- [Required action]
If a line of the data below holds the string "adder", copy it.

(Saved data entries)
^^^^^^^^

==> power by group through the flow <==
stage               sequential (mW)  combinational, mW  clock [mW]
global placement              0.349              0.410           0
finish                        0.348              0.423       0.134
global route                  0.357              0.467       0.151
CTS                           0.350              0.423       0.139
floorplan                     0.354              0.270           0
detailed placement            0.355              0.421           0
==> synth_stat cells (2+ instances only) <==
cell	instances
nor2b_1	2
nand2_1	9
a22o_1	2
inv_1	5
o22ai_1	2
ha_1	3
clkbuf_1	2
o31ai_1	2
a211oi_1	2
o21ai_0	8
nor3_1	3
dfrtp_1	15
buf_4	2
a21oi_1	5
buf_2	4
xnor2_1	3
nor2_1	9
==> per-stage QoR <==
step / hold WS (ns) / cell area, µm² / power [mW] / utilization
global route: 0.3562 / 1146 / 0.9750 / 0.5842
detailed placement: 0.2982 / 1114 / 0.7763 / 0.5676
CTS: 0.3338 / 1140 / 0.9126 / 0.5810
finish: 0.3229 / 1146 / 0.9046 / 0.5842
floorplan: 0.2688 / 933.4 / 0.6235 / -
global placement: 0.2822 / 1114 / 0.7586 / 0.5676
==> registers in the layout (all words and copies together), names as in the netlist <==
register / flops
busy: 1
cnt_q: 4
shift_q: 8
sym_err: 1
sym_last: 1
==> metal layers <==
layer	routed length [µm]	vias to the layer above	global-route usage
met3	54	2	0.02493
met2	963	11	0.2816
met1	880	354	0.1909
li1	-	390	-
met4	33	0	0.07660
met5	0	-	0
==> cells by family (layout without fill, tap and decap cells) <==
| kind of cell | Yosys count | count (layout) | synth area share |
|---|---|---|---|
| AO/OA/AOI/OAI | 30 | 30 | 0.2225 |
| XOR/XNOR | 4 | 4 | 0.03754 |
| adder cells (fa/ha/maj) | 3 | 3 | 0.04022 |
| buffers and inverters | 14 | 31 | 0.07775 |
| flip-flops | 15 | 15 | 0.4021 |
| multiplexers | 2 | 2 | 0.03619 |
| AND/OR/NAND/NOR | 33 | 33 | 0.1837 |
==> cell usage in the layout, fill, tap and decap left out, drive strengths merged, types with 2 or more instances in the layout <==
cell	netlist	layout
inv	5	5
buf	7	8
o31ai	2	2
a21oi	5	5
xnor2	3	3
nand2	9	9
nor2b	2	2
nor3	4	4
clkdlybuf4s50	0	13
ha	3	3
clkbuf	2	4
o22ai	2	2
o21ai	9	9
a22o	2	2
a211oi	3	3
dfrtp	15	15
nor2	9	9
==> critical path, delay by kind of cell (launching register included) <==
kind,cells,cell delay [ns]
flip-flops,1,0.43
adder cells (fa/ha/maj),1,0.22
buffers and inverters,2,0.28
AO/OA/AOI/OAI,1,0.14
<file path="config.mk">
export PLATFORM = sky130hd
export DESIGN_NAME = lcd_text_sequencer
export DESIGN_NICKNAME = d
export VERILOG_FILES = /design/src/rtl/lcd_text_sequencer.sv
export SDC_FILE = /design/constraint.sdc
export NUM_CORES = 1
export LEC_CHECK = 0
export ABC_CLOCK_PERIOD_IN_PS = 5550
export CAP_MARGIN = 20
export CORE_MARGIN = 2
export CORE_UTILIZATION = 50
export DETAILED_ROUTE_END_ITERATION = 10
export PLACE_DENSITY = 0.7
export SLEW_MARGIN = 20
export SYNTH_ARGS = -nofsm -noshare
export SYNTH_HDL_FRONTEND = slang
export SYNTH_SLANG_ARGS = --single-unit
</file>
<file path="constraint.sdc">
create_clock -name i_clk_800k -period 5.55 [get_ports i_clk_800k]
set_clock_uncertainty 0.05 [all_clocks]
set_input_delay 0.555 -clock i_clk_800k [delete_from_list [all_inputs] [get_ports i_clk_800k]]
set_output_delay 0.555 -clock i_clk_800k [all_outputs]
set_load 0.005 [all_outputs]
</file>
$ cat config.mk
export PLATFORM = sky130hd
export DESIGN_NAME = apb_cfg_master
export DESIGN_NICKNAME = d
export VERILOG_FILES = /design/src/rtl/apb_cfg_master.sv
export SDC_FILE = /design/constraint.sdc
export NUM_CORES = 1
export LEC_CHECK = 0
export ABC_AREA = 1
export BUFFER_PORTS_ARGS = -buffer_cell sky130_fd_sc_hd__buf_4
export CAP_MARGIN = 20
export CORE_ASPECT_RATIO = 1.4
export CORE_UTILIZATION = 50
export CTS_CLUSTER_DIAMETER = 30
export CTS_CLUSTER_SIZE = 28
export DETAILED_ROUTE_END_ITERATION = 8
export GPL_ROUTABILITY_DRIVEN = 0
export HOLD_SLACK_MARGIN = 0.05
export PLACE_DENSITY = 0.84
export SYNTH_ARGS = -nofsm -noshare
export SYNTH_HDL_FRONTEND = slang
export SYNTH_SLANG_ARGS = --single-unit
$ cat constraint.sdc
create_clock -name pclk -period 4.1 [get_ports pclk]
set_input_delay 1.23 -clock pclk [delete_from_list [all_inputs] [get_ports pclk]]
set_output_delay 1.23 -clock pclk [all_outputs]
set_load 0.02 [all_outputs]
$ cat src/rtl/apb_cfg_master.sv
// APB master for the configuration register block: turns a valid/ready command
// into one APB SETUP/ACCESS transfer, with a pready timeout and a one-cycle response pulse.
module apb_cfg_master #(
    parameter int ADDR_W  = 16,
    parameter int DATA_W  = 32,
    parameter int TIMEOUT = 16
) (
    input  logic              pclk,
    input  logic              prstn,
    input  logic              cmd_valid,
    output logic              cmd_ready,
    input  logic              cmd_write,
    input  logic [ADDR_W-1:0] cmd_addr,
    input  logic [DATA_W-1:0] cmd_wdata,
    output logic              rsp_valid,
    output logic [DATA_W-1:0] rsp_rdata,
    output logic              rsp_err,
    output logic [ADDR_W-1:0] paddr,
    output logic              psel,
    output logic              penable,
    output logic              pwrite,
    output logic [DATA_W-1:0] pwdata,
    input  logic [DATA_W-1:0] prdata,
    input  logic              pready,
    output logic              cfg_mode
);

    typedef enum logic [1:0] {IDLE, SETUP, ACCESS} state_t;

    // Index of the last ACCESS cycle allowed before the transfer is abandoned.
    localparam logic [7:0] CNT_LAST = 8'(TIMEOUT - 1);

    state_t            state_q, state_d;
    logic [7:0]        cnt_q, cnt_d;
    logic              psel_q, psel_d;
    logic              penable_q, penable_d;
    logic              pwrite_q, pwrite_d;
    logic [ADDR_W-1:0] paddr_q, paddr_d;
    logic [DATA_W-1:0] pwdata_q, pwdata_d;
    logic              rsp_valid_q, rsp_valid_d;
    logic              rsp_err_q, rsp_err_d;
    logic [DATA_W-1:0] rsp_rdata_q, rsp_rdata_d;

    always_comb begin
        // NOTE: every signal gets a default before the case so no path leaves one unassigned (no latches).
        state_d     = state_q;
        cnt_d       = cnt_q;
        psel_d      = psel_q;
        penable_d   = penable_q;
        pwrite_d    = pwrite_q;
        paddr_d     = paddr_q;
        pwdata_d    = pwdata_q;
        rsp_valid_d = 1'b0;
        rsp_err_d   = 1'b0;
        rsp_rdata_d = rsp_rdata_q;

        case (state_q)
            IDLE: begin
                if (cmd_valid) begin
                    state_d  = SETUP;
                    psel_d   = 1'b1;
                    pwrite_d = cmd_write;
                    paddr_d  = cmd_addr;
                    pwdata_d = cmd_wdata;
                end
            end
            SETUP: begin
                state_d   = ACCESS;
                penable_d = 1'b1;
                cnt_d     = 8'd0;
            end
            ACCESS: begin
                // pready wins over a timeout landing in the same cycle.
                if (pready) begin
                    state_d     = IDLE;
                    psel_d      = 1'b0;
                    penable_d   = 1'b0;
                    rsp_valid_d = 1'b1;
                    rsp_rdata_d = pwrite_q ? '0 : prdata;
                end else if (cnt_q == CNT_LAST) begin
                    state_d     = IDLE;
                    psel_d      = 1'b0;
                    penable_d   = 1'b0;
                    rsp_valid_d = 1'b1;
                    rsp_err_d   = 1'b1;
                    rsp_rdata_d = '0;
                end else begin
                    cnt_d = cnt_q + 8'd1;
                end
            end
            default: begin
                state_d   = IDLE;
                psel_d    = 1'b0;
                penable_d = 1'b0;
            end
        endcase
    end

    // NOTE: state registers use non-blocking assignments so all flops update from the same pre-edge values.
    always_ff @(posedge pclk or negedge prstn) begin
        if (!prstn) begin
            state_q     <= IDLE;
            cnt_q       <= 8'd0;
            psel_q      <= 1'b0;
            penable_q   <= 1'b0;
            pwrite_q    <= 1'b0;
            paddr_q     <= '0;
            pwdata_q    <= '0;
            rsp_valid_q <= 1'b0;
            rsp_err_q   <= 1'b0;
            rsp_rdata_q <= '0;
        end else begin
            state_q     <= state_d;
            cnt_q       <= cnt_d;
            psel_q      <= psel_d;
            penable_q   <= penable_d;
            pwrite_q    <= pwrite_d;
            paddr_q     <= paddr_d;
            pwdata_q    <= pwdata_d;
            rsp_valid_q <= rsp_valid_d;
            rsp_err_q   <= rsp_err_d;
            rsp_rdata_q <= rsp_rdata_d;
        end
    end

    assign cmd_ready = (state_q == IDLE);
    assign psel      = psel_q;
    assign cfg_mode  = psel_q;
    assign penable   = penable_q;
    assign pwrite    = pwrite_q;
    assign paddr     = paddr_q;
    assign pwdata    = pwdata_q;
    assign rsp_valid = rsp_valid_q;
    assign rsp_err   = rsp_err_q;
    assign rsp_rdata = rsp_rdata_q;

endmodule
==> results by stage <==
Critical path:
- Together, buffers and inverters on the worst path number 1.
- The slowest stage cell on the critical path is sky130_fd_sc_hd__dfrtp_1.
- In this run the number of cells on the critical path is 2.
- STA puts the critical path data required time at 2.87 ns.
- Along the worst path, the maximum fanout reaches 4.
- The signal on the critical path passes through nor2_1, buf_4.
- The family with the most delay on the worst path is flip-flops.
- Data on the critical path arrives at its endpoint at 1.25 ns.
- The endpoint class of the critical path is an output pin.
- The critical path is of the reg -> out type.
- The startpoint identified for the worst register-to-register timing path is cnt_q[0]$_DFFE_PN0P_.
- On the worst path, the slowest cell contributes a delay of 0.42 ns.
- The critical path startpoint category is a register.
- The worst register-to-register path has a depth of 6.
- The minimum setup slack among reg-to-reg paths is 2.30 ns.
- In this run the critical register-to-register path is captured at rsp_rdata[25]$_DFFE_PN0P_.

Timing:
- The remaining max-slew budget at the tightest pin is 0.348.
- For this run, the top clock speed supported by timing is 403 MHz.
- The final critical delay including setup and external delays is 2.48 ns.
- Setup violations remaining at the end of the flow were counted as 0.
- Setup repair after global routing left no endpoint under its margin.
- The final-layout worst hold slack is 0.479 ns.
- The number of pins with negative max-slew slack in the final report is 0.
- The number of hold violations in the final report is 0.
- For the final routed database, the setup TNS stands at 0 ns.
- Dividing the final minimum period by the clock period gives 0.605.
- Between clock sinks in the finished design, the worst skew comes to 0.0129 ns.
- The transition time at the pin with the least slew margin is 0.978 ns.

Clock tree:
- Post-CTS repair changed the size of 0 cells.
- At the later pin of the worst-skew pair, clock insertion delay measures 0.35 ns.
- The total of hold buffers inserted after clock tree synthesis is 0.
- The CTS tree is done.
- The clock-pin slew on the worst setup and hold paths is 0.09 ns.
- The cell at the root of the clock tree is sky130_fd_sc_hd__clkbuf_8.
- The CTS sink count is 95.
- The number of CTS-inserted buffers is 9.
- No sink is reached through more buffers than the 2 on the longest clock path.
- The number of setup buffers added after CTS is 0.
- The number of levels in the clock H-tree is 3.

Finish:
- The share of final-layout standard cells stronger than drive strength 1 is 0.330.
- The finished cells cover 5320 um2.
- For this run, the share of the core covered by cells in the final layout is 0.727.
- The top cell types in the final layout, fill and taps aside, are sky130_fd_sc_hd__nand2_1, sky130_fd_sc_hd__buf_4, sky130_fd_sc_hd__dfrtp_1.
- The number of antenna diodes is 0.
- The library cell used most frequently in the layout, excluding fill and tap cells, is sky130_fd_sc_hd__nand2_1.
- After filler insertion, the fill cell instance count of the layout stands at 587.
- The layout overhead on the synthesized area is 40.9%.
- For this run, the post-layout net count is 684.

Route:
- The final wirelength is 9.08 mm.
- The routed layout has 3380 vias.
- The via-per-instance ratio is 4.83.
- The number of detailed-route iterations in the first pass is 6.
- After detailed routing, the average wire length per cell comes to 13.0 um.
- After the first detailed-routing iteration, the DRC count stood at 200.
- In this run the remaining antenna-violating nets after routing total 0.
- In the routed design, unresolved DRC markers number 0.

Run status:
- The flow ran to the end, and the final reports show no timing, DRC or antenna violations.

Floorplanning:
- The floorplan core area is 7310 um2.
- The die covers 7910 um2.
- The die is 105 um tall.
- For this configuration, the core starts out at a cell density of 0.516.
- The die width is 75.4 um.
- The floorplan has 37 rows.
- Pin placement for this block handled 172 I/O pins.

GRT:
- The number of antenna violations at the first check in global routing is 0.
- For this run, the total global-route usage over all layers was measured as 0.237.
- The total overflow reported by the global router is 0.
- The first global-routing pass estimated 14.1 mm of wire.
- The number of global-route vias before repair is 3159.
- The pin count of the biggest net entering global routing is 82.

Worst hold path:
- The worst hold path belongs to the class reg -> reg.
- The worst hold path was traced through 2 stages.
- The origin of the worst min-delay path is rsp_rdata[29]$_DFFE_PN0P_.
- The worst-case hold path end point is rsp_rdata[29]$_DFFE_PN0P_.

Synth:
- The largest area contributor in the netlist is sky130_fd_sc_hd__dfrtp_1.
- After synthesis the netlist holds a flip-flop and latch count of 95.
- The synthesized netlist net count is 515.
- Of the post-synthesis cell area, the dominant cell type holds 0.630.
- The sequential fraction of the synthesis area is 0.630.
- Synthesis produced a netlist whose cell count is 429.
- Summing every instance area after synthesis gives 3780 um2.
- Sorting the synthesized cells by area gives the leading types as sky130_fd_sc_hd__dfrtp_1, sky130_fd_sc_hd__nand2_1, sky130_fd_sc_hd__buf_6, sky130_fd_sc_hd__inv_1, sky130_fd_sc_hd__nor2_1.
- The post-synthesis area per instance is 8.80 um2.
- The number of distinct library cell variants in the gate-level netlist after synthesis is 23.
- The count of warnings emitted by yosys is 0.

Placement:
- The wire-length estimate of the detail-placed layout is 6.48 mm.
- The number of port buffers is 171.
- The instance area after placement is 5080 um2.

Pwr:
- The leakage power total is 3.05 nW.
- The power density normalized to cell area is 786 nW/um2.
- Overall power consumption after layout is estimated at 0.00418 W.
- Across the VDD grid, the largest voltage drop is 0.000576 V.

Run:
- The total of max-cap violations is 0.
## registers in the layout, indices dropped and copies added, names as in the netlist
signal     count
pwdata        32
penable        1
pwrite         1
paddr         16
rsp_err        1
rsp_valid      1
cnt_q          8
cfg_mode       1
rsp_rdata     32
state_q        2
## metal layers
metal,GRT usage,share of wire,vias up,routed length [um]
met3,0.0694,0.071,10,645
met1,0.282,0.39,1598,3510
met4,0.106,0.014,0,131
met5,0,0,-,0
li1,-,-,1631,-
met2,0.386,0.53,141,4800
## cell usage after synthesis (all sizes together)
| cell type | instances |
|---|---|
| clkbuf | 3 |
| nand3 | 5 |
| dfrtp | 95 |
| o21ai | 6 |
| nor2 | 14 |
| inv | 13 |
| ha | 1 |
| or2 | 1 |
| nand3b | 1 |
| nand2 | 269 |
| xnor2 | 1 |
| nor3 | 3 |
| a21oi | 2 |
| nand4 | 1 |
| buf | 14 |
## through the flow
stage / setup WS, ns / instances
floorplan: 2.14 / 429
global placement: 1.55 / 683
detailed placement: 1.53 / 683
CTS: 1.59 / 699
global route: 1.55 / 700
finish: 1.62 / 700
## worst register-to-register path, stage by stage (launching register included)
cell                      delay (ns)
sky130_fd_sc_hd__dfrtp_1        0.41
sky130_fd_sc_hd__ha_1           0.23
sky130_fd_sc_hd__nand3_1        0.17
sky130_fd_sc_hd__nor2_2         0.10
sky130_fd_sc_hd__o21ai_4        0.60
sky130_fd_sc_hd__nand2_1        0.13
sky130_fd_sc_hd__nand2_1        0.10
## how the worst max path moves through the flow
stage                     slack [ns]              startpoint                   endpoint
after floorplan                 2.14  state_q[1]$_DFFE_PN0P_                  cmd_ready
final                           1.62  state_q[1]$_DFFE_PN0P_                  cmd_ready
after global routing            1.55  state_q[1]$_DFFE_PN0P_                  cmd_ready
after global placement          1.55                  pready  rsp_rdata[22]$_DFFE_PN0P_
after detailed placement        1.53                  pready  rsp_rdata[16]$_DFFE_PN0P_
after CTS                       1.59  state_q[1]$_DFFE_PN0P_                  cmd_ready
## cell type report
type / count / area [um2] / share of cell area
clock buffers: 11 / 131 / 0.0247
clock inverters: 5 / 81.3 / 0.0153
inverters: 13 / 48.8 / 0.00917
multi-input cells: 304 / 1230 / 0.230
flip-flops and latches: 95 / 2380 / 0.447
well taps: 97 / 121 / 0.0228
repair buffers: 175 / 1330 / 0.251
## report_power, final
| part | leakage, nW | switching, W | internal, W |
|---|---|---|---|
| sequential | 1.20 | 0.000256 | 0.00135 |
| combinational | 1.74 | 0.00114 | 0.000777 |
| clock | 0.104 | 0.000313 | 0.000346 |
## kinds of logic (layout without fill, tap and decap cells)
group,Yosys count,after routing,synth area share
fa+ha+maj,1,1,0.00331
xor+xnor,1,1,0.00232
buf+inv,30,204,0.0457
flops,95,95,0.630
simple gates,294,294,0.306
compound gates,8,8,0.0136
No activity file was read; power rests on OpenSTA's default activity.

^^^^^^^^

- [Task solution]
| adder cells (fa/ha/maj) | 3 | 3 | 0.04022 |
adder cells (fa/ha/maj),1,0.22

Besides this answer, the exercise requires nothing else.